Pennsylvania’s excess of excise—or so-called "sin"—taxes was the subject of a recent story in The Philadelphia Inquirer. The piece focused on the amount working people pay in taxes on alcohol, gambling, tobacco, and e-cigarette products.
If you remember back to 2016, Nate wrote about the state’s heavy reliance on these taxes. As the Inquirer’s Justine McDaniel reports, the trend has appeared to accelerate:
The state recently has jacked up levies on cigarettes, tobacco products, and e-cigarettes. With an exceptionally high tax on casinos, the state is second only to Nevada in gaming revenues. And Pennsylvania is one of three states that owns its liquor stores; it also adds taxes on the booze they sell and instituted some price hikes this summer.
Excise taxes tend to target specific constituencies, typically lower income families, rather than a broad swath of the population.

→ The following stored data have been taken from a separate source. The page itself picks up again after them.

==> src/rtl/pooling_output_buffer.sv <==
// rtl/pooling_output_buffer.sv - result capture, tagging and FWFT queue behind the pooling array
//
// Keeps only the final 2x2 maxima that arrive on odd feature rows. Each kept value is
// tagged with feature, pooled row and pooled column, then held in a small
// first-word-fall-through queue. The queue drains to the next layer over valid/ready.
//
// Ports:
//   clk, rst_n      clock, asynchronous active-low reset
//   clear           synchronous flush of queue, column counter and sticky flags
//   data_in         pooling array result
//   feature_idx     feature of data_in
//   feature_row     source row of data_in (odd rows carry final results)
//   input_valid     pooling array output_valid
//   data_out        head-of-queue pooled value
//   out_feature     feature of data_out
//   out_row         pooled row (feature_row >> 1)
//   out_col         pooled column
//   out_last        head entry closes the frame
//   output_valid    head entry present
//   output_ready    consumer accepts the head
//   overflow        sticky, a result was dropped on a full queue
//   frame_done      one-cycle pulse after the last entry of the frame is popped

`ifndef DATA_WIDTH
`define DATA_WIDTH 32
`endif

module pooling_output_buffer #(
  parameter int TOTAL_FEATURE = 4,
  parameter int FEATURE_WIDTH = 2,
  parameter int ROW_WIDTH     = 3,
  parameter int OUT_COLS      = 3,
  parameter int COL_WIDTH     = 2,
  parameter int OUT_ROWS      = 3,
  parameter int DEPTH         = 8,
  parameter int PTR_WIDTH     = 3
) (
  input  logic                     clk,
  input  logic                     rst_n,
  input  logic                     clear,
  input  logic [`DATA_WIDTH-1:0]   data_in,
  input  logic [FEATURE_WIDTH-1:0] feature_idx,
  input  logic [ROW_WIDTH-1:0]     feature_row,
  input  logic                     input_valid,
  output logic [`DATA_WIDTH-1:0]   data_out,
  output logic [FEATURE_WIDTH-1:0] out_feature,
  output logic [ROW_WIDTH-2:0]     out_row,
  output logic [COL_WIDTH-1:0]     out_col,
  output logic                     out_last,
  output logic                     output_valid,
  input  logic                     output_ready,
  output logic                     overflow,
  output logic                     frame_done
);

  localparam logic [FEATURE_WIDTH-1:0] LAST_FEATURE = FEATURE_WIDTH'(TOTAL_FEATURE - 1);
  localparam logic [COL_WIDTH-1:0]     LAST_COL     = COL_WIDTH'(OUT_COLS - 1);
  localparam logic [ROW_WIDTH-2:0]     LAST_ROW     = (ROW_WIDTH-1)'(OUT_ROWS - 1);
  localparam logic [PTR_WIDTH:0]       FULL_COUNT   = (PTR_WIDTH+1)'(DEPTH);

  // Queue storage, one array per tag field
  logic [`DATA_WIDTH-1:0]   mem_data    [DEPTH];
  logic [FEATURE_WIDTH-1:0] mem_feature [DEPTH];
  logic [ROW_WIDTH-2:0]     mem_row     [DEPTH];
  logic [COL_WIDTH-1:0]     mem_col     [DEPTH];
  logic                     mem_last    [DEPTH];

  logic [PTR_WIDTH-1:0] wr_ptr;
  logic [PTR_WIDTH-1:0] rd_ptr;
  logic [PTR_WIDTH:0]   count;
  logic [COL_WIDTH-1:0] col_cnt;

  logic                 push_req;
  logic                 push_ok;
  logic                 drop;
  logic                 pop;
  logic                 full;
  logic [ROW_WIDTH-2:0] pooled_row;
  logic                 entry_last;

  // Even rows only carry the upper half of the vertical window; they are ignored.
  assign push_req   = input_valid && feature_row[0];
  assign pooled_row = feature_row[ROW_WIDTH-1:1];
  assign full       = (count == FULL_COUNT);
  assign pop        = output_valid && output_ready;
  // A full queue still accepts when the head leaves in the same cycle.
  assign push_ok    = push_req && (!full || pop);
  assign drop       = push_req && full && !pop;
  assign entry_last = (feature_idx == LAST_FEATURE) && (col_cnt == LAST_COL) &&
                      (pooled_row == LAST_ROW);

  // Storage: cleared on reset so the head fields read 0 out of reset.
  always_ff @(posedge clk or negedge rst_n) begin
    if (!rst_n) begin
      for (int i = 0; i < DEPTH; i++) begin
        mem_data[i]    <= '0;
        mem_feature[i] <= '0;
        mem_row[i]     <= '0;
        mem_col[i]     <= '0;
        mem_last[i]    <= 1'b0;
      end
    end else if (!clear && push_ok) begin
      mem_data[wr_ptr]    <= data_in;
      mem_feature[wr_ptr] <= feature_idx;
      mem_row[wr_ptr]     <= pooled_row;
      mem_col[wr_ptr]     <= col_cnt;
      mem_last[wr_ptr]    <= entry_last;
    end
  end

  // Pointers, occupancy and column tracking; clear outranks push and pop.
  always_ff @(posedge clk or negedge rst_n) begin
    if (!rst_n) begin
      wr_ptr  <= '0;
      rd_ptr  <= '0;
      count   <= '0;
      col_cnt <= '0;
    end else if (clear) begin
      wr_ptr  <= '0;
      rd_ptr  <= '0;
      count   <= '0;
      col_cnt <= '0;
    end else begin
      if (push_ok) begin
        wr_ptr <= wr_ptr + 1'b1;
      end
      if (pop) begin
        rd_ptr <= rd_ptr + 1'b1;
      end
      case ({push_ok, pop})
        2'b10:   count <= count + 1'b1;
        2'b01:   count <= count - 1'b1;
        default: count <= count;
      endcase
      // The column closes once its last feature has actually been stored.
      if (push_ok && (feature_idx == LAST_FEATURE)) begin
        col_cnt <= (col_cnt == LAST_COL) ? '0 : col_cnt + 1'b1;
      end
    end
  end

  // Sticky overflow and end-of-frame pulse.
  always_ff @(posedge clk or negedge rst_n) begin
    if (!rst_n) begin
      overflow   <= 1'b0;
      frame_done <= 1'b0;
    end else if (clear) begin
      overflow   <= 1'b0;
      frame_done <= 1'b0;
    end else begin
      if (drop) begin
        overflow <= 1'b1;
      end
      frame_done <= pop && mem_last[rd_ptr];
    end
  end

  // Fall-through head: fields come straight from the entry at the read pointer.
  assign output_valid = (count != '0);
  assign data_out     = mem_data[rd_ptr];
  assign out_feature  = mem_feature[rd_ptr];
  assign out_row      = mem_row[rd_ptr];
  assign out_col      = mem_col[rd_ptr];
  assign out_last     = mem_last[rd_ptr];

endmodule

==> config.mk <==
export PLATFORM = sky130hd
export DESIGN_NAME = pooling_output_buffer
export DESIGN_NICKNAME = d
export VERILOG_FILES = /design/src/rtl/pooling_output_buffer.sv
export SDC_FILE = /design/constraint.sdc
export NUM_CORES = 1
export LEC_CHECK = 0
export CORE_ASPECT_RATIO = 1.4
export CORE_UTILIZATION = 53
export CTS_BUF_LIST = sky130_fd_sc_hd__clkbuf_16
export DETAILED_ROUTE_END_ITERATION = 10
export MAX_ROUTING_LAYER = met4
export PLACE_DENSITY_LB_ADDON = 0.12
export REMOVE_ABC_BUFFERS = 1
export SYNTH_ARGS = -nofsm -noshare
export SYNTH_HDL_FRONTEND = slang
export SYNTH_SLANG_ARGS = --single-unit
==> constraint.sdc <==
create_clock -name clk -period 2.9 [get_ports clk]
set_input_delay 0.58 -clock clk [delete_from_list [all_inputs] [get_ports clk]]
set_output_delay 0.58 -clock clk [all_outputs]
set_load 0.05 [all_outputs]
* Word level (Yosys, flattened, before mapping)
Cells that the tools add are included.
Storage, ports and cells: memories kept 0, logic and storage cells 121, bits in writable memories 0, output and inout port bits 42, bits in latches 0, memory bits (read-only) 0, input bits 42, register bits after elaboration 326
Cells by class: div/mod/pow operators 0, reduce and logical (&&, ||, !) cells 21, multiplexer cells 38, bitwise gates (word level) 2, multipliers 0, add/subtract/negate cells 5, equal/unequal tests 6, order comparisons 3, shifts and indexed selects 0
Operators by type and width (number):
- 256-bit bitwise mux | 1
- 32-bit binary-select mux with 3-bit select | 1
- 32-bit demux with 3-bit select | 1
- 32-bit 2-to-1 mux | 3
- 16-bit bitwise mux | 3
- 2-bit 2-to-1 mux | 10
- 2-bit binary-select mux with 3-bit select | 3
- 3-bit 2-to-1 mux | 4
- 1-bit logical AND | 11
- 8-bit bitwise mux | 1
- 2-bit equality test (second input constant) | 4
- 4-bit greater-or-equal comparator (second input constant) | 2
- 3-bit NOT with 4-bit output | 2
- 4-bit case mux with 2 select lines | 1
- 2-bit nonzero test | 4
- 3-bit by 1-bit adder with 3-bit output (second input constant) | 2
- 2-bit demux with 3-bit select | 1
- 1-bit 2-to-1 mux | 6
- 4-bit by 1-bit adder with 4-bit output (second input constant) | 1
- 4-bit equality test (second input constant) | 1
- 4-bit by 1-bit < comparator with 1-bit output (second input constant) | 1
- 4-bit 2-to-1 mux | 1
- 4-bit nonzero test | 1
- 4-bit by 1-bit subtractor with 4-bit output (second input constant) | 1
- other kinds (7) | 9

* Depth between registers and ports, before layout
Gate-level depths: netlist of run 1.
depth after elaboration 7, mapped depth 8, depth with buffers taken out 7

* Worst setup path before layout of run 1
No wires, ideal clock.
path kind reg-to-output, start register rd_ptr[0], end output data_out[0], required time 2320 ps, buffers on the path 3, path slack 325 ps, cell stages (with the launch flop) 6, arrival time 1995 ps, cells stage by stage dfrtp_1 buf_2 buf_2 buf_2 mux4_2 mux2_2
Between the ends: word-level cells in the longest chain between the ends 4
RTL lines:
- start: declaration | line 69 | logic [PTR_WIDTH-1:0] rd_ptr;
- start signal: assignment | line 128 | rd_ptr <= rd_ptr + 1'b1;
- 3-bit NOT with 4-bit output (not written as such) | line 160 | assign data_out = mem_data[rd_ptr];
- 32-bit binary-select mux with 3-bit select | line 160
- 32-bit 2-to-1 mux (not written as such) (2 in a row) | line 160
- end: declaration | line 45 | output logic [`DATA_WIDTH-1:0] data_out,
No other way between the ends. The select of a mux whose other input is x is not followed.

* Worst setup path in the final report of run 1
Ends and elaborated chain as after synthesis.

==> impl_results.md, run 1 <==
- Yosys reg bits: approximately 330
- Met2 Usage GRT: about two fifths
- Area share of the largest cell type after synthesis: a little over half
- Total clock sinks: ~330
- Overall global routing resource usage: around a quarter
- R2R Path Start: count[0]$_DFFE_PN0P_
- Req. time, crit path: around 2.3 ns
- Hold Worst Slack: 0.0253 ns
- Highest clock rate: 342 MHz
- Sum of overflow across all layers after global routing: 0
- Critical Path Sink Type: output pin
- Routed via count: just over 8000
- Clk Tree Root Cell: clkbuf_16
- Number of buffers inserted by port buffering: 83
- Run status: complete, but fails checks
- Width of the chip: about 140 µm
- Met1 usage: 31.0%
- Antenna viol nets, final: 0
- Vias per cell: 5.82
- Number of diodes: 0
- Final non-filler cell area: roughly 18000 µm²
- Count of final max-slew check failures: 0
- Worst Clk Skew: 0.0164 ns
- Ys async rst share: 100%
- Yosys warning total: 0
- Top cell types by occurrence after synthesis: dfrtp_1, mux2_2, mux4_2
- Reg-to-reg critical path endpoint: count[3]$_DFFE_PN0P_
- Violated checks: setup timing
- Share of layout cells above drive strength 1: 51.1%
- H-tree depth reported by CTS: 2
- DP HPWL: 18100 µm
- Number of max-cap violations: 0
- Post-synth EDFFs: 0
- First-pass GRT wire length: around 50000 µm
- Cell type contributing the most total cell area after synthesis: dfrtp_1
- Clock buffer depth: 3
- Total wire length after detailed routing: 31000 µm
- Synthesized area per cell: 16.3 µm²
- Sequential share of the synthesized area: approximately 55%
- Final layout net count: 1068
- Crit Path Max Fanout: 6
- Max-slew headroom at the worst pin: 61.4%
- Number of different library cells in the post-synthesis netlist: 46
- Clock tree from TritonCTS: yes
- Grt met3 use: under 10%
- Reg2reg path depth: 8
- Effective utilization at floorplan: 53.8%
- Period utilization: 101%
- Most frequent cell after synthesis: dfrtp_1
- Antenna violations before repair: 0
- Final RePlAce weighted congestion: approximately 0.76
- Synthesized netlist cell count: between 900 and 1000
- Mapped cell area: 14900 µm²
- Die Outline Area: between 20000 and 30000 µm²
- Clock edge transition at the registers on the reported setup and hold paths: roughly 0.060 ns
- Total leakage power: around 8 nW
- Insertion delay of the later-clocked pin in the worst-skew pair: between 0.5 and 0.6 ns
- Setup repair after global routing missed its margin: true
- Pre-antenna DRT Iters: 4
- Area growth from synthesis to layout: 18.6%
- Total chip power: 0.0149 W
- Number of placed I/O pins: 84
- Min Tclk post-route: between 2 and 3 ns
- Final routed wire length divided by cell count: 21.9 µm
- Die H: 200 µm
- Startpoint-to-endpoint class of the critical path: reg -> out
- Layer with the highest usage after global routing: met2
- Final count of hold timing violations: 0
- Filler Cells Inserted: ~2000
- Setup TNS: -0.0274 ns
- Worst Tran Pin Value: a little under 0.6 ns
- Power density of the placed cells: between 800 and 900 nW/µm²
- Cts-stage hold buffer count: 0
- Post-route DRC violation count: 0
- Area inside the core boundary: roughly 28000 µm²
- Most used flip-flop cell after synthesis: dfrtp_1
- First DRT Iteration DRCs: ~370
- Number of buffers created by CTS: 34
- Startpoint class of the critical path: register
- R2r setup slk: around 0.53 ns
- Largest net degree at the start of global routing: between 60 and 70
- Number of failing setup endpoints in the final timing report: 2
- Cell types with the largest area share after synthesis: dfrtp_1, mux2_2, mux4_2
- Area of placed instances: 16300 µm²
- Class of the most critical hold timing path: in -> async
- Dpl ws: 0.201 ns
- Maximum vdd ir drop: 0.761 mV
- Worst EP arrival: between 2 and 2.5 ns
- Worst path setup slack after routing: -0.0205 ns
- Cell row count: 72
- Vias in the first global route: between 8000 and 9000
registers in the layout (all words and copies together) (netlist names):
register and count:
col_cnt 2, count 4, frame_done 1, mem_col 16, mem_data 256, mem_feature 16, mem_last 8, mem_row 16
overflow 1, rd_ptr 3, wr_ptr 3
metal layers:
metal | vias to the layer above | wire, µm
met5 | - | 0
met4 | 0 | 631
met3 | 44 | 791
met2 | 109 | 15800
met1 | 4431 | 13800
li1 | 3643 | -
kinds of logic after synthesis:
| family | count (synthesis) | synth area share (%) |
|---|---|---|
| multiplexers | 429 | 38.3 |
| AO/OA/AOI/OAI | 31 | 1.78 |
| XOR/XNOR | 6 | 0.353 |
| flip-flops | 326 | 54.8 |
| buffers and inverters | 73 | 2.77 |
| adder cells (fa/ha/maj) | 4 | 0.336 |
| AND/OR/NAND/NOR | 46 | 1.67 |
where the power goes:
part           switching (W)  total [W]  internal, W
combinational        0.00291    0.00556      0.00265
clock                0.00172    0.00389      0.00218
sequential          0.000290    0.00542      0.00513
per-stage QoR:
step	utilization [%]	instances
floorplan	-	851
global placement	59.0	1349
detailed placement	59.0	1349
CTS	63.6	1414
global route	63.9	1414
finish	63.9	1414
area by class of cell:
| cell class | count | area [µm²] | area share (%) |
|---|---|---|---|
| Inverter | 9 | 33.8 | 0.191 |
| Clock inverter | 23 | 101 | 0.574 |
| Sequential cell | 326 | 8170 | 46.2 |
| Tap cell | 370 | 463 | 2.62 |
| Timing Repair Buffer | 135 | 1590 | 9.01 |
| Multi-Input combinational cell | 516 | 6430 | 36.4 |
| Clock buffer | 35 | 876 | 4.96 |
worst max-delay path, stage by stage, from the launching register on:
cell and delay (ns):
dfrtp_4 0.50, buf_12 0.16, buf_12 0.14, buf_16 0.14, mux4_2 0.44, mux2_4 0.29
buf_6 0.15
timing repair:
item	in CTS	in global routing
resized for setup	42	17
cloned	3	0
pin swaps	0	0
buffers inserted	4	0
setup endpoints to repair	33	37
how the worst max path moves through the flow:
| stage | cells after the start | to | slack, ns | startpoint |
|---|---|---|---|---|
| 2_1_floorplan | 2 | out_last | -1.85 | rd_ptr[0]$_DFFE_PN0P_ |
| 3_3_place_gp | 6 | mem_data[53]$_DFFE_PN0P_ | 0.24 | output_ready |
| 3_5_place_dp | 6 | mem_data[14]$_DFFE_PN0P_ | 0.20 | output_ready |
| 4_1_cts | 6 | data_out[0] | -0.03 | rd_ptr[0]$_DFFE_PN0P_ |
| 5_1_grt | 6 | data_out[16] | -0.07 | rd_ptr[0]$_DFFE_PN0P_ |
| 6_report | 6 | data_out[0] | -0.02 | rd_ptr[0]$_DFFE_PN0P_ |
cells in the final DEF, fill, tap and decap left out, types with 4 or more instances in the layout:
master	synthesis	routed
a21oi_1	4	4
buf_12	0	21
buf_4	16	44
buf_6	7	13
buf_8	0	10
clkbuf_16	0	35
clkdlybuf4s50_1	0	42
clkinv_1	0	8
clkinv_2	0	4
dfrtp_1	326	323
ha_1	4	4
inv_1	9	18
mux2_1	40	40
mux2_2	303	289
mux2_4	0	14
mux2i_1	8	8
mux4_2	78	78
nand2_1	10	10
nor2_1	12	12
o21ai_0	9	9
Note: power is estimated with default switching activity, not from simulation.
==> inputs of run 2 (changes only) <==
--- a/config.mk
+++ b/config.mk
@@ -12,6 +12,7 @@
 export MAX_ROUTING_LAYER = met4
 export PLACE_DENSITY_LB_ADDON = 0.12
 export REMOVE_ABC_BUFFERS = 1
+export SLEW_MARGIN = 10
 export SYNTH_ARGS = -nofsm -noshare
 export SYNTH_HDL_FRONTEND = slang
 export SYNTH_SLANG_ARGS = --single-unit
==> results of run 2 <==
The final DEF is identical to that of run 1; final timing and power are the same.
==> inputs of run 3 (changes only) <==
--- a/config.mk
+++ b/config.mk
@@ -6,9 +6,10 @@
 export NUM_CORES = 1
 export LEC_CHECK = 0
 export CORE_ASPECT_RATIO = 1.4
-export CORE_UTILIZATION = 53
+export CORE_UTILIZATION = 30
 export CTS_BUF_LIST = sky130_fd_sc_hd__clkbuf_16
 export DETAILED_ROUTE_END_ITERATION = 10
+export HOLD_SLACK_MARGIN = 0.15
 export MAX_ROUTING_LAYER = met4
 export PLACE_DENSITY_LB_ADDON = 0.12
 export REMOVE_ABC_BUFFERS = 1
==> run 3 against run 2 <==
The run still ends with setup timing left. Sequential share of layout area shrank 1.6 points. Clock power grew 13%. Total power grew 6.5%. Non-clock buffer count grew 8. Maximum frequency shrank 0.76%. Global-route usage shrank 7.9 points. Routed wire length grew 20%. Largest power group unchanged.
==> impl_results.md, run 3 (synthesis results as in run 1) <==
- Combinational cell fraction of total power: a little under two fifths
- Hold Worst Slack: 0.479 ns
- Most frequent cells in the layout: dfrtp_1, mux2_2, mux4_2
- Area inside the core boundary: between 40000 and 50000 µm²
- Power density of the placed cells: ~870 nW/µm²
- Register with the highest flop count: mem_data
- Worst path setup slack after routing: -0.0427 ns
- Buffering stage count on the worst path with inverters included: 3
- First DRT Iteration DRCs: between 300 and 400
- Post-route DRC violation count: 0
- Delay of the slowest critical-path stage: approximately 0.52 ns
- Period utilization: 101%
- Number of diodes: 0
- Max FFs per register: 256
- Clock edge transition at the registers on the reported setup and hold paths: 0.06 ns
- Antenna violations before repair: 0
- Vias in the first global route: roughly 9100
- Routed via count: roughly 8200
- Leading cell type in the layout, fill and taps excluded: dfrtp_1
- Total clock sinks: roughly 330
- Dominant delay contributor by cell family on the critical path: multiplexers
- Number of placed I/O pins: 84
- Startpoint class of the critical path: register
- Clk Tree Root Cell: clkbuf_16
- Setup repair after global routing missed its margin: true
- Worst Tran Pin Value: 0.737 ns
- Pre-antenna DRT Iters: 4
- Final routed wire length divided by cell count: between 20 and 25 µm
- Fraction of power consumed by the clock network: ~28%
- Vias per cell: about 4.9
- Cell internal power dissipation: about 0.011 W
- Cell with the biggest individual delay on the critical path: dfrtp_4
- Highest clock rate: ~340 MHz
- Number of max-cap violations: 0
- Share of total power consumed by net switching: around 33%
- Total leakage power: roughly 8.4 nW
- Sum of overflow across all layers after global routing: 0
- Crit Path Max Fanout: 5
- Worst EP arrival: between 2 and 2.5 ns
- Startpoint-to-endpoint class of the critical path: reg -> out
- Min Tclk post-route: between 2 and 3 ns
- Max-slew headroom at the worst pin: ~51%
- Width of the chip: between 150 and 200 µm
- DP HPWL: 21100 µm
- Share of layout cells above drive strength 1: a little over 50%
- Final non-filler cell area: roughly 18000 µm²
- Die Outline Area: between 50000 and 60000 µm²
- Final layout net count: around 1100
- Overall global routing resource usage: 15.7%
- Cell row count: 96
- Clock tree from TritonCTS: yes
- Die H: 266 µm
- Reg power frac: 34.5%
- Total wire length after detailed routing: 37300 µm
- Final count of hold timing violations: 0
- Area of placed instances: ~17000 µm²
- Req. time, crit path: ~2.3 ns
- Area growth from synthesis to layout: 23.0%
- Insertion delay of the later-clocked pin in the worst-skew pair: about 0.52 ns
- Clock buffer depth: 3
- Run status: complete, but fails checks
- Violated checks: setup timing
- H-tree depth reported by CTS: 2
- Net switching power figure: around 0.0053 W
- Maximum vdd ir drop: around 0.5 mV
- Number of buffers inserted by port buffering: between 80 and 90
- Critical Path Sink Type: output pin
- Number of failing setup endpoints in the final timing report: 16
- Count of final max-slew check failures: 0
- Effective utilization at floorplan: 30.4%
- Final RePlAce weighted congestion: approximately 0.70
- Number of buffers created by CTS: 36
- Class of the most critical hold timing path: reg -> reg
- Series of cell instances along the critical path: bufbuf_16, buf_4, mux4_2, mux2_4, buf_6
- Worst Clk Skew: around 0.013 ns
- Dpl ws: around 0.21 ns
- Largest net degree at the start of global routing: 70
- Antenna viol nets, final: 0
- First-pass GRT wire length: 57900 µm
## run 3: cell count changes in the layout (fill, tap and decap cells not counted), sizes merged
cell	change
buf	+5
inv	+2
dlygate4sd3	+1
clkbuf	+4
bufinv	+3
clkinv	-4
## run 3: worst register-to-register path: cells and delay by family (launching register included)
kind	cells	cell delay [ns]
AO/OA/AOI/OAI	3	0.92
flip-flops	1	0.47
adder cells (fa/ha/maj)	1	0.37
AND/OR/NAND/NOR	2	0.32
multiplexers	1	0.12
## run 3: power by group through the flow
stage	sequential [W]	combinational (W)	clock, W
2_1_floorplan	0.00569	0.00332	0
3_3_place_gp	0.00554	0.00516	0
3_5_place_dp	0.00555	0.00517	0
4_1_cts	0.00547	0.00613	0.00457
5_1_grt	0.00554	0.00635	0.00472
6_report	0.00547	0.00600	0.00438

This makes such tax hikes more politically palatable, but still harmful. Case in point is the 40 percent retroactive tax the legislature slapped on e-cigarette shop owners last year. Since then, approximately one-third of these shops have gone out of business.
Targeted tax increases are not a solution to Pennsylvania’s financial problems. Neither are broad-based tax increases. That's because neither addresses the real issue: overspending. If the legislature does not embrace spending reforms, expect a continued reliance on regressive excise taxes and a broad-based tax increase.
To avoid needless and unfair pain, the legislature can start working on spending reforms right now. They don’t have to wait until next June. And it’s better if they don't. The commonwealth’s problems are complex and will require deliberation and debate.
Now is the time to begin embracing innovation in state government.